Second Day in a Row, Russia Cancels the Launch of a Heavy-Lift Rocket

Second Day in a Row, Russia Cancels the Launch of a Heavy-Lift Rocket

Russia abandoned its second attempt on Wednesday to test-launch a new heavy-lift rocket from its space center in the Far East.

The Angara-A5 rocket launch from the Vostochny spaceport was canceled around two minutes prior to its scheduled launch time of 0900 GMT.According to the report, the rocket’s center block’s oxidizer tank’s pressurization system failed.

Another attempt at launch will be delayed for a minimum of one day, according to the national space agency Roscosmos.

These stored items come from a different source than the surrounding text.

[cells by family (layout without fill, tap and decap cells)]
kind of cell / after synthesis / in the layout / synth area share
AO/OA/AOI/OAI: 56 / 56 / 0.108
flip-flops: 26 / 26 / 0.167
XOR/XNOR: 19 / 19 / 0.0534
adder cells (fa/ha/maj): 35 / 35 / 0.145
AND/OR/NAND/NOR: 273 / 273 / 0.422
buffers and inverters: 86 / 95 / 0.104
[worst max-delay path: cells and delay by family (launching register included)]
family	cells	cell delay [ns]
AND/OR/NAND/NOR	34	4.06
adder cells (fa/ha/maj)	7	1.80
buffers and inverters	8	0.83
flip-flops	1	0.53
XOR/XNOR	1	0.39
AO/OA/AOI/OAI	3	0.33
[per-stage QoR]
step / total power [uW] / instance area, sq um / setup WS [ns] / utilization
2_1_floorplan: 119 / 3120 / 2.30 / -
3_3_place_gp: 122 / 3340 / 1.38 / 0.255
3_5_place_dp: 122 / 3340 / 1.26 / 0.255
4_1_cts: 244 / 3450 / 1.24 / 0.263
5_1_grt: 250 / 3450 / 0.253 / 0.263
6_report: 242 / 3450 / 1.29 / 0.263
==> src/rtl/adbus_pkg.sv <==
package adbus_pkg;
  // Ordering matters only for readability; decoding uses equality.
  typedef enum logic [2:0] {
    PH_IDLE = 3'd0,
    PH_T1   = 3'd1,
    PH_T2   = 3'd2,
    PH_TW   = 3'd3,
    PH_T3   = 3'd4,
    PH_DONE = 3'd5
  } phase_e;
endpackage

==> src/rtl/adbus_seq.sv <==
module adbus_seq
  import adbus_pkg::*;
#(
  parameter int WAIT_W = 4,
  parameter int BEATS  = 2,
  localparam int BEAT_W = (BEATS > 1) ? $clog2(BEATS) : 1
) (
  input  logic              clk,
  input  logic              rst,
  input  logic              req_valid,
  input  logic              req_write,
  input  logic              req_io,
  input  logic [WAIT_W-1:0] req_wait,
  output logic              accept,
  output phase_e            ph_q,
  output phase_e            ph_nxt,
  output logic [BEAT_W-1:0] beat_q,
  output logic [BEAT_W-1:0] beat_nxt,
  output logic              wr_nxt,
  output logic              capture
);
  localparam logic [BEAT_W-1:0] LAST_BEAT = BEAT_W'(BEATS - 1);

  logic              wr_q, io_q;
  logic [WAIT_W-1:0] wlen_q, wcnt_q, wcnt_nxt;

  always_comb begin
    ph_nxt   = ph_q;
    beat_nxt = beat_q;
    wcnt_nxt = wcnt_q;
    accept   = 1'b0;
    capture  = 1'b0;
    unique case (ph_q)
      PH_IDLE: begin
        if (req_valid) begin
          accept   = 1'b1;
          ph_nxt   = PH_T1;
          beat_nxt = '0;
        end
      end
      PH_T1: begin
        ph_nxt   = io_q ? PH_TW : PH_T2;
        wcnt_nxt = '0;
      end
      PH_T2: begin
        ph_nxt   = PH_TW;
        wcnt_nxt = '0;
      end
      PH_TW: begin
        if (wcnt_q == wlen_q) begin
          ph_nxt  = PH_T3;
          capture = ~wr_q;
        end else begin
          wcnt_nxt = wcnt_q + 1'b1;
        end
      end
      PH_T3: begin
        if (beat_q == LAST_BEAT) begin
          ph_nxt = PH_DONE;
        end else begin
          ph_nxt   = PH_T1;
          beat_nxt = beat_q + 1'b1;
        end
      end
      PH_DONE: ph_nxt = PH_IDLE;
      default: ph_nxt = PH_IDLE;
    endcase
  end

  assign wr_nxt = accept ? req_write : wr_q;

  always_ff @(posedge clk) begin
    if (rst) begin
      ph_q   <= PH_IDLE;
      beat_q <= '0;
      wcnt_q <= '0;
      wlen_q <= '0;
      wr_q   <= 1'b0;
      io_q   <= 1'b0;
    end else begin
      ph_q   <= ph_nxt;
      beat_q <= beat_nxt;
      wcnt_q <= wcnt_nxt;
      if (accept) begin
        wlen_q <= req_wait;
        wr_q   <= req_write;
        io_q   <= req_io;
      end
    end
  end
endmodule

==> src/rtl/adbus_strobe.sv <==
module adbus_strobe
  import adbus_pkg::*;
(
  input  logic   clk,
  input  logic   rst,
  input  phase_e ph_q,
  input  phase_e ph_nxt,
  input  logic   wr_nxt,
  output logic   ale_lo,
  output logic   ale_hi,
  output logic   we_n,
  output logic   bhe_n,
  output logic   oe_n,
  output logic   bus_drive,
  output logic   req_ready
);
  logic oe_rise;  // rising-edge half: covers TW and T3
  logic oe_fall;  // falling-edge half: high from mid first TW to mid T3
  logic in_acc_n, drv_n;

  always_comb begin
    in_acc_n = (ph_nxt == PH_T1) || (ph_nxt == PH_T2) ||
               (ph_nxt == PH_TW) || (ph_nxt == PH_T3);
    drv_n    = (ph_nxt == PH_T1) || (ph_nxt == PH_T2) ||
               ((ph_nxt == PH_TW) && wr_nxt);
  end

  always_ff @(posedge clk) begin
    if (rst) begin
      ale_lo    <= 1'b0;
      ale_hi    <= 1'b0;
      we_n      <= 1'b1;
      bhe_n     <= 1'b1;
      bus_drive <= 1'b0;
      req_ready <= 1'b0;
      oe_rise   <= 1'b0;
    end else begin
      ale_lo    <= (ph_nxt == PH_T1);
      ale_hi    <= (ph_nxt == PH_T2);
      we_n      <= ~((ph_nxt == PH_TW) && wr_nxt);
      bhe_n     <= ~in_acc_n;
      bus_drive <= drv_n;
      req_ready <= (ph_nxt == PH_DONE);
      oe_rise   <= (ph_nxt == PH_TW) || (ph_nxt == PH_T3);
    end
  end

  always_ff @(negedge clk) begin
    if (rst) oe_fall <= 1'b0;
    else     oe_fall <= (ph_q == PH_TW);
  end

  assign oe_n = ~(oe_rise & oe_fall);
endmodule

==> src/rtl/adbus_dpath.sv <==
module adbus_dpath
  import adbus_pkg::*;
#(
  parameter int ADDR_W = 32,
  parameter int DATA_W = 32,
  parameter int BUS_W  = 16,
  localparam int BEATS   = DATA_W / BUS_W,
  localparam int BEAT_W  = (BEATS > 1) ? $clog2(BEATS) : 1,
  localparam int ALIGN   = $clog2(DATA_W / 8),
  localparam int LANE_SH = $clog2(BUS_W / 8)
) (
  input  logic              clk,
  input  logic              rst,
  input  logic              accept,
  input  logic [ADDR_W-1:0] req_addr,
  input  logic [DATA_W-1:0] req_wdata,
  input  phase_e            ph_nxt,
  input  logic [BEAT_W-1:0] beat_q,
  input  logic [BEAT_W-1:0] beat_nxt,
  input  logic              wr_nxt,
  input  logic              capture,
  input  logic [BUS_W-1:0]  bus_din,
  output logic [BUS_W-1:0]  bus_dout,
  output logic [DATA_W-1:0] req_rdata
);
  logic [ADDR_W-1:ALIGN] addr_q, addr_n;
  logic [DATA_W-1:0]     wdata_q, wdata_n;
  logic [ADDR_W-1:0]     beat_a;
  logic [BUS_W-1:0]      dout_n;
  logic [BUS_W-1:0]      wlane [BEATS];
  logic                  unused_lsb;

  assign unused_lsb = ^req_addr[ALIGN-1:0];
  assign addr_n  = accept ? req_addr[ADDR_W-1:ALIGN] : addr_q;
  assign wdata_n = accept ? req_wdata : wdata_q;
  assign beat_a  = {addr_n, {ALIGN{1'b0}}} | (ADDR_W'(beat_nxt) << LANE_SH);

  for (genvar g = 0; g < BEATS; g++) begin : g_lane
    logic [BUS_W-1:0] rlane;
    assign wlane[g] = wdata_n[g*BUS_W +: BUS_W];
    always_ff @(posedge clk) begin
      if (rst)                                        rlane <= '0;
      else if (capture && (beat_q == BEAT_W'(g)))     rlane <= bus_din;
    end
    assign req_rdata[g*BUS_W +: BUS_W] = rlane;
  end

  always_comb begin
    unique case (ph_nxt)
      PH_T1:   dout_n = beat_a[BUS_W-1:0];
      PH_T2:   dout_n = beat_a[ADDR_W-1:ADDR_W-BUS_W];
      PH_TW:   dout_n = wr_nxt ? wlane[beat_nxt] : '0;
      default: dout_n = '0;
    endcase
  end

  always_ff @(posedge clk) begin
    if (rst) begin
      addr_q   <= '0;
      wdata_q  <= '0;
      bus_dout <= '0;
    end else begin
      addr_q   <= addr_n;
      wdata_q  <= wdata_n;
      bus_dout <= dout_n;
    end
  end
endmodule
**src/rtl/elapsed_stamper.sv**
```systemverilog
module elapsed_stamper #(
  parameter  int TICK_W = 32,
  parameter  int CNT_W  = 16,
  localparam int SW     = TICK_W + CNT_W
) (
  input  logic             clk,
  input  logic             rst_n,
  input  logic             wrap_i,
  input  logic [CNT_W-1:0] remain_i,
  input  logic             start_i,
  input  logic             stop_i,
  output logic [SW-1:0]    live_o,
  output logic [SW-1:0]    start_o,
  output logic [SW-1:0]    stop_o,
  output logic [SW-1:0]    elapsed_o
);

  logic [TICK_W-1:0] tick_q;
  logic [TICK_W-1:0] tick_nx;
  logic [CNT_W-1:0]  used;
  logic [SW-1:0]     start_q;
  logic [SW-1:0]     stop_q;

  // a wrap on the capture edge belongs to the new tick
  assign tick_nx = tick_q + TICK_W'(wrap_i);
  assign used    = CNT_W'(0) - remain_i;
  assign live_o  = {tick_nx, used};

  always_ff @(posedge clk or negedge rst_n) begin
    if (!rst_n) begin
      tick_q  <= '0;
      start_q <= '0;
      stop_q  <= '0;
    end else begin
      if (wrap_i)  tick_q  <= tick_nx;
      if (start_i) start_q <= live_o;
      if (stop_i)  stop_q  <= live_o;
    end
  end

  assign start_o   = start_q;
  assign stop_o    = stop_q;
  assign elapsed_o = stop_q - start_q;

endmodule

```
$ cat config.mk
export PLATFORM = sky130hd
export DESIGN_NAME = batt_low_monitor
export DESIGN_NICKNAME = d
export VERILOG_FILES = /design/src/rtl/batt_low_monitor.sv
export SDC_FILE = /design/constraint.sdc
export NUM_CORES = 1
export LEC_CHECK = 0
export CORE_UTILIZATION = 45
export DETAILED_ROUTE_END_ITERATION = 12
export MAX_ROUTING_LAYER = met4
export SETUP_SLACK_MARGIN = 0.4
export SYNTH_ARGS = -nofsm -noshare
export SYNTH_HDL_FRONTEND = slang
export SYNTH_SLANG_ARGS = --single-unit
$ cat constraint.sdc
create_clock -name clk -period 2.4 [get_ports clk]
set_input_delay 0.48 -clock clk [delete_from_list [all_inputs] [get_ports clk]]
set_output_delay 0.48 -clock clk [all_outputs]
set_load 0.005 [all_outputs]
$ cat src/rtl/batt_low_monitor.sv
module batt_low_monitor #(
  parameter int unsigned CNT_W = 44,
  parameter logic [CNT_W-1:0] INTERVAL_CYCLES = 44'd8640000000000,
  parameter int unsigned SETTLE_CYCLES = 16
) (
  input  logic clk,
  input  logic rst_n,
  input  logic supply_ok,
  input  logic cmp_low,
  output logic cmp_en,
  output logic batt_low,
  output logic from_powerup
);
  localparam int unsigned SW = $clog2(SETTLE_CYCLES + 1);
  localparam logic [SW-1:0] SLAST = SW'(SETTLE_CYCLES - 1);
  localparam logic [CNT_W-1:0] ILAST = INTERVAL_CYCLES - 1'b1;

  typedef enum logic [1:0] {ST_OFF, ST_CHECK, ST_WAIT} st_t;

  st_t st;
  logic sup_q;
  logic kind_pu;
  logic [SW-1:0] scnt;
  logic [CNT_W-1:0] icnt;

  wire pu_evt = supply_ok & ~sup_q;
  wire settle_done = scnt == SLAST;
  wire interval_done = icnt == ILAST;

  always_ff @(posedge clk or negedge rst_n) begin
    if (!rst_n) begin
      st <= ST_OFF;
      sup_q <= 1'b0;
      kind_pu <= 1'b0;
      scnt <= '0;
      icnt <= '0;
      batt_low <= 1'b0;
      from_powerup <= 1'b0;
    end else begin
      sup_q <= supply_ok;
      if (!supply_ok) begin
        st <= ST_OFF;
      end else if (pu_evt) begin
        st <= ST_CHECK;
        scnt <= '0;
        kind_pu <= 1'b1;
      end else begin
        case (st)
          ST_CHECK: begin
            if (settle_done) begin
              batt_low <= cmp_low;
              from_powerup <= kind_pu;
              st <= ST_WAIT;
              icnt <= '0;
            end else begin
              scnt <= scnt + 1'b1;
            end
          end
          ST_WAIT: begin
            if (interval_done) begin
              st <= ST_CHECK;
              scnt <= '0;
              kind_pu <= 1'b0;
            end else begin
              icnt <= icnt + 1'b1;
            end
          end
          default: st <= ST_OFF;
        endcase
      end
    end
  end

  assign cmp_en = st == ST_CHECK;
endmodule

Roscosmos chairman Yuri Borisov stated that the reason the first attempt on Tuesday failed was that the autonomous safety system detected a problem with the oxidizer tank pressurization system.

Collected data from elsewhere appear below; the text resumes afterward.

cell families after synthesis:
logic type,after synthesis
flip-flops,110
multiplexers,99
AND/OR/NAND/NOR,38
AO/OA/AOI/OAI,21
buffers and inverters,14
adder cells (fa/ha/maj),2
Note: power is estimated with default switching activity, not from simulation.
### config.mk
export PLATFORM = sky130hd
export DESIGN_NAME = dir_home_ctrl
export DESIGN_NICKNAME = d
export VERILOG_FILES = /design/src/rtl/dir_home_ctrl.sv
export SDC_FILE = /design/constraint.sdc
export NUM_CORES = 1
export LEC_CHECK = 0
export BUFFER_PORTS_ARGS = -buffer_cell sky130_fd_sc_hd__buf_2
export CORE_MARGIN = 10
export CORE_UTILIZATION = 67
export CTS_BUF_LIST = sky130_fd_sc_hd__clkbuf_16
export DETAILED_ROUTE_END_ITERATION = 7
export PLACE_DENSITY = 0.87
export RECOVER_POWER = 100
export SLEW_MARGIN = 20
export SYNTH_ARGS = -nofsm -noshare
export SYNTH_HDL_FRONTEND = slang
export SYNTH_SLANG_ARGS = --single-unit
### constraint.sdc
create_clock -name clk -period 7.8 [get_ports clk]
set_input_delay 0 -clock clk [delete_from_list [all_inputs] [get_ports clk]]
set_output_delay 0 -clock clk [all_outputs]
set_load 0.03 [all_outputs]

The Angara-A5, a heavy-lift variant of the new Angara family of rockets that is being developed to replace the Soviet-designed Proton rockets, was scheduled for its fourth launch.

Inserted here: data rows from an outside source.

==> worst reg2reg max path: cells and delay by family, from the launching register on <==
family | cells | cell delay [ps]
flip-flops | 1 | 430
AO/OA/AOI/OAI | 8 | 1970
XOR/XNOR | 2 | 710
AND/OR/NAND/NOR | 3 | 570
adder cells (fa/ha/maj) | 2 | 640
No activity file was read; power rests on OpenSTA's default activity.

The Plesetsk launchpad in northwest Russia served as the site of the prior three launches.

Following the dissolution of the Soviet Union in 1991, Russia leased Kazakhstan’s Baikonur Cosmodrome and proceeded to utilize it for the majority of its space launches. As long as Kazakhstan and Russia reach a deal, Russia will be able to lease Baikonur for $115 million annually until 2050.

Although Vostochny has been the preferred location for Angara launches, Roscosmos has remained to rely on Baikonur. The new spaceport has not been used much thus far, and its building has taken longer than anticipated.